Yizhou Sun, an assistant professor of computer science at UCLA, looks at large-scale information and social networks. Beyond just the data that are in those networks, Sun and her students are looking design scalable algorithms that take a much deeper look at those millions and millions of connections and nodes in them. Specifically they want to find ways to extract insights and predictions that, on the surface, would not be so obvious. Sun joined UCLA in 2016, after starting her career in academia at Northeastern University in Boston. Her honors include a CAREER award from the National Science Foundation, one of the top honors for researcher in the early part of their careers. In July, Sun received a second NSF grant. She answered questions on her research, as well as how she gets students interested in the field.

For students who may not have an initial interest in large-scale information networks and data mining, what do you tell them about what you’re looking at, and why they might be interested in being involved in research in this emerging area?

We are living in an interconnected world. Most of data or informational objects, individual agents, groups, or components are interconnected or interact with each other – forming numerous, large, interconnected, and sophisticated networks. Without loss of generality, such interconnected networks are called information networks. For example, in social networks, people connect to each other via friendships. Links in such networks indicate the interactions between objects in the network, and usually imply similarity or influence between the objects that are sometimes hardly be able to be expressed by traditional features. Clearly, information networks are ubiquitous and form a critical component of modern information infrastructure. The analysis of information networks, or their special kinds, such as social networks and the Web, has gained extremely wide attentions nowadays from researchers in computer science, social science, physics, economics, biology, and so on, with exciting discoveries and successful applications across all the disciplines.

The research supported by the CAREER Award is on social networks. What kind of information have you found in exploring these giant datasets, and what can this information be used for?

In this line of research, we try to understand the motivation behind people’s behaviors that can be modeled as interactions between people and other entities, rather than treat them as nodes and links. We have explored many social network and social media datasets, such as Facebook, Twitter, online forums, and political voting networks. We have proposed algorithms that can successfully identify people’s political ideology, their stance on some particular political issues, their personal traits, and their roles in some online events. These techniques can be used for better policy designing, political campaign, online extremist detection, as well as identifying users that need special help.

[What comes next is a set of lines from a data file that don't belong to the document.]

## config.mk

```make
export PLATFORM = sky130hd
export DESIGN_NAME = wired_bus_arb
export DESIGN_NICKNAME = d
export VERILOG_FILES = /design/src/rtl/wba_pkg.sv /design/src/rtl/rr_pick.sv /design/src/rtl/wired_bus_arb.sv
export SDC_FILE = /design/constraint.sdc
export NUM_CORES = 1
export LEC_CHECK = 0
export CAP_MARGIN = 30
export CORE_UTILIZATION = 38
export DETAILED_ROUTE_END_ITERATION = 6
export PLACE_DENSITY = 0.8
export SETUP_SLACK_MARGIN = 0.02
export SLEW_MARGIN = 25
export SYNTH_ARGS = -nofsm -noshare
export SYNTH_HDL_FRONTEND = slang
export SYNTH_HIERARCHICAL = 1
export SYNTH_SLANG_ARGS = --single-unit
export TNS_END_PERCENT = 30
```

## constraint.sdc

```tcl
create_clock -name clk -period 2.1 [get_ports clk]
set_clock_uncertainty 0.2 [all_clocks]
set_input_delay 0.42 -clock clk [delete_from_list [all_inputs] [get_ports clk]]
set_output_delay 0.42 -clock clk [all_outputs]
set_load 0.02 [all_outputs]
```

## src/rtl/wba_pkg.sv

```systemverilog
// wba_pkg: shared FSM state type and burst counter width for wired_bus_arb
package wba_pkg;
  typedef enum logic [1:0] {IDLE, DRIVE, TURN} state_t;
  localparam int CNT_W = 4;
endpackage

```

## src/rtl/rr_pick.sv

```systemverilog
// rr_pick: combinational round-robin search starting one past the last winner
module rr_pick #(
  parameter int NREQ = 4,
  parameter int IW = $clog2(NREQ)
) (
  input  logic [NREQ-1:0] req,
  input  logic [IW-1:0]   last,
  output logic [IW-1:0]   win,
  output logic            valid
);
  logic [IW-1:0] idx;
  // scan from farthest to nearest so the nearest requester after last wins
  always_comb begin
    win = '0;
    valid = 1'b0;
    idx = '0;
    for (int i = NREQ; i >= 1; i--) begin
      idx = IW'((int'(last) + i) % NREQ);
      if (req[idx]) begin
        win = idx;
        valid = 1'b1;
      end
    end
  end
endmodule

```

## src/rtl/wired_bus_arb.sv

```systemverilog
// wired_bus_arb: round-robin shared-bus arbiter with bursts and turnaround (WBA_PARK_EN parks bus low in IDLE)
module wired_bus_arb
  import wba_pkg::*;
#(
  parameter int NREQ = 4,
  parameter int DW = 8,
  parameter int MAX_BURST = 4
) (
  input  logic                     clk,
  input  logic                     rst_n,
  input  logic [NREQ-1:0]          req,
  input  logic [NREQ-1:0][DW-1:0]  wdata,
  output logic [NREQ-1:0]          gnt,
  output logic                     bus_oe,
  output logic [DW-1:0]            bus_dout,
  output logic                     idle
);
  localparam int IW = $clog2(NREQ);
  state_t st, nxt;
  logic [IW-1:0] last, pick;
  logic pick_ok, grab, done, park;
  logic [CNT_W-1:0] cnt;
  rr_pick #(.NREQ(NREQ), .IW(IW)) u_pick (.req(req), .last(last), .win(pick), .valid(pick_ok));
  // next-state decision: burst end on release or limit, new grant from IDLE/TURN
  always_comb begin
    grab = st != DRIVE && pick_ok;
    done = st == DRIVE && (!req[last] || cnt == CNT_W'(MAX_BURST));
    nxt = st == DRIVE ? (done ? TURN : DRIVE) : (pick_ok ? DRIVE : IDLE);
`ifdef WBA_PARK_EN
    park = nxt == IDLE;
`else
    park = 1'b0;
`endif
  end
  // FSM with registered grant, enable, idle flag and burst counter
  always_ff @(posedge clk or negedge rst_n) begin
    if (!rst_n) begin
      st <= IDLE;
      gnt <= '0;
      bus_oe <= 1'b0;
      idle <= 1'b1;
      cnt <= '0;
      last <= '0;
    end else begin
      st <= nxt;
      last <= grab ? pick : last;
      gnt <= nxt == DRIVE ? (grab ? NREQ'(1) << pick : gnt) : '0;
      bus_oe <= nxt == DRIVE || park;
      idle <= nxt == IDLE;
      cnt <= grab ? CNT_W'(1) : (nxt == DRIVE ? cnt + 1'b1 : '0);
    end
  end
  assign bus_dout = st == DRIVE ? wdata[last] : '0;
endmodule
```

### After elaboration in Yosys (flattened, before gate mapping)

Cells that the tools add are included.

* reduce and logical (&&, ||, !) cells: 5
* multiplexer cells: 28
* add/sub/neg operators: 5
* shifts and indexed selects: 1
* eq/ne operators: 5
* $lt $le $gt $ge: 5

Operators by type and width (count)
* 8-bit binary-select mux with 2-bit select: 1
* 4-bit two-way mux: 4
* 8-bit two-way mux: 2
* 2-bit by 3-bit < comparator with 1-bit output, second input constant: 5
* 2-bit two-way mux: 6
* 1-bit binary-select mux with 2-bit select: 5
* 1-bit two-way mux: 10
* 2-bit by 1-bit adder with 2-bit output, second input constant: 2
* 2-bit adder, second input constant: 2
* 4-bit by 1-bit adder with 4-bit output, second input constant: 1
* 2-bit by 1-bit == test with 1-bit output, second input constant: 2
* 4-bit by 3-bit == test with 1-bit output, second input constant: 1
* 1-bit by 2-bit << shifter with 4-bit output, first input constant: 1
* 1-bit logical AND: 2
* 2-bit zero test: 1
* 2-bit by 1-bit != test with 1-bit output, second input constant: 1
* 2-bit != test, second input constant: 1
* 1-bit zero test: 1
* 1-bit logical OR: 1

* word-level logic and storage cells: 55
* output and inout bits: 14
* register bits after elaboration: 14

### Logic depth before layout (Yosys ltp)

* word-level depth: 12
* depth in mapped cells: 5
* mapped depth without buffers: 5

### Hierarchy

The synthesis kept the hierarchy.

Modules (own cells, without submodules)
* wired_bus_arb: area each 833.3 um2, cells an instance 65, instances 1, sequential area each 326.6 um2
* rr_pick: area each 91.3 um2, cells an instance 14, instances 1, sequential area each 0.0 um2

### Least setup slack after synthesis

No wires, ideal clock.

* path type: register -> output
* start: reg last[0]
* end: out bus_dout[0]
* slack: 0.182 ns
* buffers on the path: 1
* stages on the path, launching flop included: 4
* required time: 1.480 ns
* data arrival time: 1.298 ns
* cell sequence: dfrtp_1 > buf_6 > mux4_1 > and2_1

* longest elaborated chain between the ends: 3

Ends and longest elaborated chain
* start: declaration: line wired_bus_arb.sv:20 `logic [IW-1:0] last, pick;`
* start signal: assignment: line wired_bus_arb.sv:46 `last <= grab ? pick : last;`
* 8-bit binary-select mux with 2-bit select: line wired_bus_arb.sv:53 `assign bus_dout = st == DRIVE ? wdata[last] : '0;`
* 8-bit two-way mux (not written as such): line wired_bus_arb.sv:53
* 8-bit two-way mux: line wired_bus_arb.sv:53
* end: declaration: line wired_bus_arb.sv:15 `output logic [DW-1:0] bus_dout,`

No other way between the ends. The select of a mux whose other input is x is not followed.

### Worst setup path in the final report

* start: reg last[0]
* end: out bus_dout[3]

Same word-level chain as after synthesis.

==> metrics.md <==
| Metric | Value |
|---|---|
| Ranking of synthesized cells by area | dfrtp_1 32%, mux4_1 23%, and2_1 5.4%, inv_1 3.7%, dfstp_2 2.8% |
| Die Span X | 51.3 µm |
| Pin count of the biggest net entering global routing | 14 |
| Post-synthesis sequential area ratio | 35.3% |
| Sink Count | 13 |
| Pleak | 0.000665 µW |
| Port buffer count | 51 |
| Final Max Slew Viols | 0 |
| Final GP Congestion | 0.711 |
| Leading area contributor after synthesis | dfrtp_1 |
| Failing checks | setup timing |
| Final Setup Violations | 8 |
| Outcome | finished with violations |
| Max-cap violation count | 0 |
| Reg2Reg Depth | 6 |
| Power, Total | 2030 µW |
| DRC | 0 |
| CP peak stage delay | 0.50 ns |
| Hold Buf Count CTS | 0 |
| Synth top area share | 32.5% |
| Worst-margin pin slew | 0.564 ns |
| Placed insts | 160 |
| Pre-Repair DR Iteration Count | 2 |
| Cell row count | 17 |
| Antenna Violating Nets Remaining | 0 |
| Most frequent CP cell | buf_6 |
| Crit path DAT | 1.58 ns |
| Crit path required time | 1.48 ns |
| Hold Path Class | input port to asynchronous set/reset pin |
| Clk pin slew, worst setup/hold paths | 0.07 ns |
| Grt ovf | 0 |
| Placed wire-length estimate | 1870 µm |
| CTS H-Tree Depth | 1 |
| Syn Nets | 119 |
| Worst path buffer plus inverter count | 2 |
| Vias in the first global route | 962 |
| Root Driver | clkbuf_4 |
| Initial antenna violation count | 0 |
| RSZ-0062 raised after global routing | true |
| Number of vias per cell | 5.23 |
| Mapped Area | 925 µm² |
| # IOs | 52 |
| Non-filler instance count after layout | 168 |
| DRT Wirelength | 2550 µm |
| Type of origin of the critical path | flip-flop |
| Die area | 2630 µm² |
| Post-synthesis area per instance | 11.7 µm² |
| Peak supply drop | 0.000914 V |
| CP Capture Type | output pin |
| F_max | 0.455 GHz |
| Critical path class | flip-flop to output pin |
| Hold Vio Cnt, Final | 0 |
| Tot GR Track Use | 21.3% |
| Place WS | -0.538 ns |
| Synth warnings | 6 |
| Crit-path leading delay family | multiplexers |
| Die Y-Extent | 51.3 µm |
| Period utilisation layout | 105% |
| Routed len/inst | 15.2 µm |
| Fillers | 177 |
| CP Max Fanout | 4 |
| Final Worst Setup Slack | -0.0983 ns |
| Worst-Skew Late Latency | 0.28 ns |
| Yosys reg bits | 13 |
| Syn Inst Count | 79 |
| CTS tree | yes |
| Relative slew slack | 62.3% |
| Pwr Density | 1310 nW/µm² |
| Via Count | 879 |
| Ant diodes | 0 |
| CP Depth | 4 |
| Final Net Count | 181 |
| Slowest CP cell | mux4_2 |
| Initial drt markers | 11 |
| Multi-input logic area | 534 µm² |
| Share of cells above drive strength 1 | 31.4% |
| Core area | 2250 µm² |
| Number of buffers created by CTS | 3 |
| Starting Density | 41.0% |
| Largest buffer count on any clock path | 2 |
| First-pass GRT wire length | 4170 µm |
| Min Clock Period, post-route | 2.20 ns |
| Sequential standard cell area | 328 µm² |
| Area Growth Syn to Fin | 67.5% |
| Critical path, cell by cell | buf_6, mux4_2, and2_4, buf_6 |
| Synth unique cells | 30 |
==> final timing paths <==
check | start | end | slack [ns]
hold / removal | rst_n | cnt[1]$_DFF_PN0_ | 0.30
setup / recovery | last[0]$_DFFE_PN0P_ | bus_dout[3] | -0.1
hold reg to reg | gnt[0]$_DFFE_PN0P_ | gnt[0]$_DFFE_PN0P_ | 0.33
setup reg to reg | last[0]$_DFFE_PN0P_ | gnt[0]$_DFFE_PN0P_ | 0.19
max in group asynchronous | rst_n | last[0]$_DFFE_PN0P_ | 1.00
min in group clk | gnt[0]$_DFFE_PN0P_ | gnt[0]$_DFFE_PN0P_ | 0.33
==> power breakdown <==
part           switching [µW]  internal (µW)  total [µW]
clock                    78.8           73.7         153
sequential               95.8            348         444
combinational             609            828        1440
==> synth_stat cells <==
master and number:
a21bo_2 1, a21oi_1 3, a21oi_2 1, a31oi_1 1, and2_1 8, and2b_1 1
buf_6 1, clkbuf_1 1, clkbuf_2 1, dfrtp_1 12, dfstp_2 1, ha_1 2
inv_1 9, mux2_2 1, mux2i_1 1, mux4_1 8, mux4_2 1, nand2_1 3
nand2b_1 4, nand3_1 2, nand3_4 1, nand3b_1 1, nor2_1 6, nor2b_1 1
o21ai_0 1, o221ai_2 1, o22ai_1 2, o32ai_1 2, xnor2_1 1, xor2_1 1
==> cell type report <==
cell class | count | share of cell area [%]
Clock buffer | 4 | 1.70
Inverter | 9 | 2.18
Multi-Input combinational cell | 54 | 34.5
Sequential cell | 13 | 21.2
Tap cell | 28 | 2.26
Timing Repair Buffer | 60 | 38.2
==> cells in the final DEF, fill, tap and decap left out, types with 3 or more instances in the layout <==
| cell type | instances |
|---|---|
| a21oi_1 | 3 |
| and2_4 | 8 |
| buf_4 | 6 |
| buf_6 | 11 |
| clkbuf_4 | 3 |
| clkdlybuf4s50_1 | 37 |
| dfrtp_1 | 11 |
| dlygate4sd2_1 | 6 |
| inv_1 | 9 |
| mux4_2 | 9 |
| nand2_1 | 3 |
| nand2b_1 | 4 |
| nor2_1 | 6 |
==> metal layers <==
| metal | global-route usage [%] | part of all wire (%) | wire length (µm) |
|---|---|---|---|
| met1 | 24.6 | 40 | 1030 |
| met2 | 38.6 | 48 | 1230 |
| met3 | 4.76 | 10 | 263 |
| met4 | 6.76 | 1.2 | 30 |
| met5 | 0 | 0 | 0 |
==> cells by family after synthesis <==
group           Yosys count  synth area share (%)
xor+xnor                  2                  1.89
buf+inv                  12                  5.82
flops                    13                  35.3
mux                      11                  27.5
fa+ha+maj                 2                  2.71
simple gates             27                  17.1
compound gates           12                  9.74
==> repair_timing <==
action | 4_1_cts | 5_1_grt
pin swaps | 8 | 0
buffers inserted | 4 | 0
endpoints found under the setup margin | 8 | 8
gates resized for setup | 75 | 0
gates cloned | 0 | 0
==> registers in the layout (all words and copies together) (netlist names) <==
register / flops
cnt: 4
gnt: 4
last: 2
st: 2
idle: 1
==> metrics by stage <==
| stage | TNS (ns) | hold WS, ns | utilization (%) | area (µm²) |
|---|---|---|---|---|
| floorplan | 0 | -0.0756 | - | 925 |
| global placement | -4.15 | 0.315 | 66.0 | 1490 |
| detailed placement | -4.17 | 0.317 | 66.0 | 1490 |
| CTS | -0.670 | 0.312 | 68.7 | 1550 |
| global route | -1.07 | 0.343 | 68.7 | 1550 |
| finish | -0.667 | 0.302 | 68.7 | 1550 |
(Power assumes the default switching activity.)
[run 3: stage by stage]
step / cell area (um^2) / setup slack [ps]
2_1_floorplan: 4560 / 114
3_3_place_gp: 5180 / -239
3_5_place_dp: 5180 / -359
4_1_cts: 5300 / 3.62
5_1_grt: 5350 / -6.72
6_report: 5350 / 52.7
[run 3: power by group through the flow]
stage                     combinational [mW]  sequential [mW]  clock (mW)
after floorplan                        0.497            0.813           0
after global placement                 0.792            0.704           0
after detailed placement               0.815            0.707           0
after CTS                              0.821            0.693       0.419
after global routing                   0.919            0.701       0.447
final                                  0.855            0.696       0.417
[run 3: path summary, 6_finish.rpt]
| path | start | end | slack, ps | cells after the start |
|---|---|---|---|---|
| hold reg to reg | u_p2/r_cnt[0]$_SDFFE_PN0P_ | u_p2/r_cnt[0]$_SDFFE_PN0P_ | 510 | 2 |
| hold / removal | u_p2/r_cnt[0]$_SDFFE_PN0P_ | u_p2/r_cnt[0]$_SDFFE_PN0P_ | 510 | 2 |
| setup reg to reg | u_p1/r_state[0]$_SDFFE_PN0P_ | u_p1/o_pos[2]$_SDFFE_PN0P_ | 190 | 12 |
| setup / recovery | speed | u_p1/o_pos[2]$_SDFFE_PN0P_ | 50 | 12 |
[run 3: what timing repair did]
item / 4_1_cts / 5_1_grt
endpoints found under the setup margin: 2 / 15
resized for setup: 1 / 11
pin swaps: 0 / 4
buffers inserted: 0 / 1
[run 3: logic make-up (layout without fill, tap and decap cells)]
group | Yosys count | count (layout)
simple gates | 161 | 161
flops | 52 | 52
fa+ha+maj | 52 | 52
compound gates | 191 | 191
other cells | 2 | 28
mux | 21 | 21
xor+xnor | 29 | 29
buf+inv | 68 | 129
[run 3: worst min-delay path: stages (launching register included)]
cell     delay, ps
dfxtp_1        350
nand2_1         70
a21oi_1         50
$ cat src/rtl/mem_port_arbiter_pkg.sv
// mem_port_arbiter_pkg: FSM state encodings and default port widths for the data-memory arbiter.
package mem_port_arbiter_pkg;
  localparam int DEF_ADDR_W = 16;
  localparam int DEF_DATA_W = 16;
  typedef enum logic [1:0] {ST_IDLE, ST_ISSUE, ST_WAIT_RD} state_t;
endpackage

$ cat src/rtl/mem_port_arbiter_if.sv
// mem_port_arbiter_if: core-side request/response bundle; master = cores, slave = arbiter.
interface mem_port_arbiter_if
  import mem_port_arbiter_pkg::*;
#(
  parameter int NUM_CORES = 3,
  parameter int ADDR_W    = DEF_ADDR_W,
  parameter int DATA_W    = DEF_DATA_W
);
  logic [NUM_CORES-1:0]        req;
  logic [NUM_CORES-1:0]        we;
  logic [NUM_CORES*ADDR_W-1:0] addr;
  logic [NUM_CORES*DATA_W-1:0] wdata;
  logic [NUM_CORES-1:0]        grant;
  logic [NUM_CORES-1:0]        rvalid;
  logic [DATA_W-1:0]           rdata;
  modport master (output req, we, addr, wdata, input grant, rvalid, rdata);
  modport slave  (input req, we, addr, wdata, output grant, rvalid, rdata);
endinterface

$ cat src/rtl/mem_port_arbiter_rr_pick.sv
// rr_pick: combinational round-robin picker; winner is the first requester after ptr, modulo N.
module rr_pick #(
  parameter int N = 3,
  parameter int W = (N > 1) ? $clog2(N) : 1
) (
  input  logic [N-1:0] req,
  input  logic [W-1:0] ptr,
  output logic [W-1:0] win,
  output logic         vld
);
  always_comb begin
    win = '0;
    vld = |req;
    // scan farthest-first so the closest requester after ptr is assigned last
    for (int k = N; k >= 1; k--)
      if (req[W'((int'(ptr) + k) % N)]) win = W'((int'(ptr) + k) % N);
  end
endmodule

$ cat src/rtl/mem_port_arbiter.sv
// mem_port_arbiter: round-robin arbiter sharing one RAM port between cores, one access in flight.
// Define ARB_STATS_EN to add saturating conflict_cnt/access_cnt outputs.
module mem_port_arbiter
  import mem_port_arbiter_pkg::*;
#(
  parameter int NUM_CORES = 3,
  parameter int ADDR_W    = DEF_ADDR_W,
  parameter int DATA_W    = DEF_DATA_W,
  parameter int MEM_LAT   = 1
) (
  input  logic              clk,
  input  logic              rst,
  mem_port_arbiter_if.slave cif,
  input  logic [DATA_W-1:0] mem_rdata,
  output logic [ADDR_W-1:0] mem_addr,
  output logic [DATA_W-1:0] mem_wdata,
  output logic              mem_we,
`ifdef ARB_STATS_EN
  output logic [15:0]       conflict_cnt,
  output logic [15:0]       access_cnt,
`endif
  output logic              busy
);
  localparam int W = $clog2(NUM_CORES);
  state_t                 state_q, state_d;
  logic [W-1:0]           win_q, win_d, ptr_q, ptr_d, pick;
  logic                   pick_vld, we_q, we_d;
  logic [ADDR_W-1:0]      addr_q, addr_d;
  logic [DATA_W-1:0]      wdata_q, wdata_d, rdata_q, rdata_d;
  logic [1:0]             lat_q, lat_d;
  logic [NUM_CORES-1:0]   rvalid_q, rvalid_d;
  rr_pick #(.N(NUM_CORES), .W(W)) u_pick (.req(cif.req), .ptr(ptr_q), .win(pick), .vld(pick_vld));
  always_comb begin
    state_d  = state_q;
    win_d    = win_q;
    we_d     = we_q;
    addr_d   = addr_q;
    wdata_d  = wdata_q;
    ptr_d    = ptr_q;
    lat_d    = lat_q;
    rdata_d  = rdata_q;
    rvalid_d = '0;
    case (state_q)
      ST_IDLE: if (pick_vld) begin
        state_d = ST_ISSUE;
        win_d   = pick;
        we_d    = cif.we[pick];
        addr_d  = cif.addr[int'(pick)*ADDR_W +: ADDR_W];
        wdata_d = cif.wdata[int'(pick)*DATA_W +: DATA_W];
      end
      ST_ISSUE: begin
        ptr_d   = win_q;
        lat_d   = 2'(MEM_LAT - 1);
        state_d = we_q ? ST_IDLE : ST_WAIT_RD;
      end
      ST_WAIT_RD: if (lat_q != '0) lat_d = lat_q - 2'd1;
      else begin
        rdata_d         = mem_rdata;
        rvalid_d[win_q] = 1'b1;
        state_d         = ST_IDLE;
      end
      default: state_d = ST_IDLE;
    endcase
  end
  always_ff @(posedge clk)
    if (rst) begin
      state_q  <= ST_IDLE;
      win_q    <= '0;
      we_q     <= 1'b0;
      addr_q   <= '0;
      wdata_q  <= '0;
      ptr_q    <= W'(NUM_CORES - 1);
      lat_q    <= '0;
      rdata_q  <= '0;
      rvalid_q <= '0;
    end else begin
      state_q  <= state_d;
      win_q    <= win_d;
      we_q     <= we_d;
      addr_q   <= addr_d;
      wdata_q  <= wdata_d;
      ptr_q    <= ptr_d;
      lat_q    <= lat_d;
      rdata_q  <= rdata_d;
      rvalid_q <= rvalid_d;
    end
  // the latched request holds the RAM address/data stable through WAIT_RD
  assign mem_addr   = addr_q;
  assign mem_wdata  = wdata_q;
  assign mem_we     = (state_q == ST_ISSUE) && we_q;
  assign busy       = state_q != ST_IDLE;
  assign cif.grant  = (state_q == ST_ISSUE) ? NUM_CORES'(1) << win_q : '0;
  assign cif.rvalid = rvalid_q;
  assign cif.rdata  = rdata_q;
`ifdef ARB_STATS_EN
  logic [15:0] conflict_q, conflict_d, access_q, access_d;
  always_comb begin
    conflict_d = (state_q == ST_IDLE && (cif.req & (cif.req - 1'b1)) != '0 && conflict_q != '1) ? conflict_q + 16'd1 : conflict_q;
    access_d   = (state_q == ST_ISSUE && access_q != '1) ? access_q + 16'd1 : access_q;
  end
  always_ff @(posedge clk)
    if (rst) begin
      conflict_q <= '0;
      access_q   <= '0;
    end else begin
      conflict_q <= conflict_d;
      access_q   <= access_d;
    end
  assign conflict_cnt = conflict_q;
  assign access_cnt   = access_q;
`endif
endmodule
File: config.mk
export PLATFORM = sky130hd
export DESIGN_NAME = uart_tx_mmio
export DESIGN_NICKNAME = d
export VERILOG_FILES = /design/src/rtl/uart_tx_mmio.sv
export SDC_FILE = /design/constraint.sdc
export NUM_CORES = 1
export LEC_CHECK = 0
export ABC_CLOCK_PERIOD_IN_PS = 2500
export CAP_MARGIN = 5
export CORE_MARGIN = 4
export CORE_UTILIZATION = 48
export CTS_CLUSTER_SIZE = 16
export DETAILED_ROUTE_END_ITERATION = 8
export GPL_TIMING_DRIVEN = 0
export PLACE_DENSITY_LB_ADDON = 0.3
export SLEW_MARGIN = 20
export SYNTH_ARGS = -nofsm -noshare
export SYNTH_HDL_FRONTEND = slang
export SYNTH_SLANG_ARGS = --single-unit
File: constraint.sdc
create_clock -name clk -period 2.5 [get_ports clk]
set_input_delay 0.25 -clock clk [delete_from_list [all_inputs] [get_ports clk]]
set_output_delay 0.25 -clock clk [all_outputs]
set_load 0.03 [all_outputs]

The research supported by the most recent NSF grant you received will look to improve how users interact with a massive database of biomedical literature. For the doctors and scientists who use this massive database, what do they “see” now when the search? And then, following this work, what do you hope they’ll see, how is it organized behind the screen? And then finally, how can they then utilize that information?

PubMed is an online biomedical literature database that collects millions of publications every year. Unfortunately, no single human being can read all of these publications, even the ones most related to their research or practice area. The current system provides some primitive search functions that are mostly based on keyword matching, which can hardly meet the needs of the doctors and scientists, as the returning results are articles exactly containing the input keywords. We propose a new data-to-network-to-knowledge (D2N2K) paradigm to transform massive, unstructured but interconnected research text data into actionable knowledge, by integrating semi-structured and unstructured data. By doing so, the users can issue much more advanced queries, such as finding top recommended treatments for a disease and top related gene mutations for a disease, without going through the details of all the papers. The system can be very helpful for the doctors and scientists, which can provide better diagnosis for patients, recommend better treatments to the patients, and even form new hypotheses.